== Given records ==
= Beginning of Section =

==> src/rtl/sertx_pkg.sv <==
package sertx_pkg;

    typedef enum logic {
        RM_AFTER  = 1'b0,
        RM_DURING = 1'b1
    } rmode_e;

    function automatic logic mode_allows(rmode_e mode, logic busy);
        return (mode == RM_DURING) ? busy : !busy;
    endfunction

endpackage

= End of Section =

== Work required ==
Give again only the lines starting at the one that contains "return (mode == RM_DURING)" and running to the end of the data.

== Solution to this exercise ==
        return (mode == RM_DURING) ? busy : !busy;
    endfunction

endpackage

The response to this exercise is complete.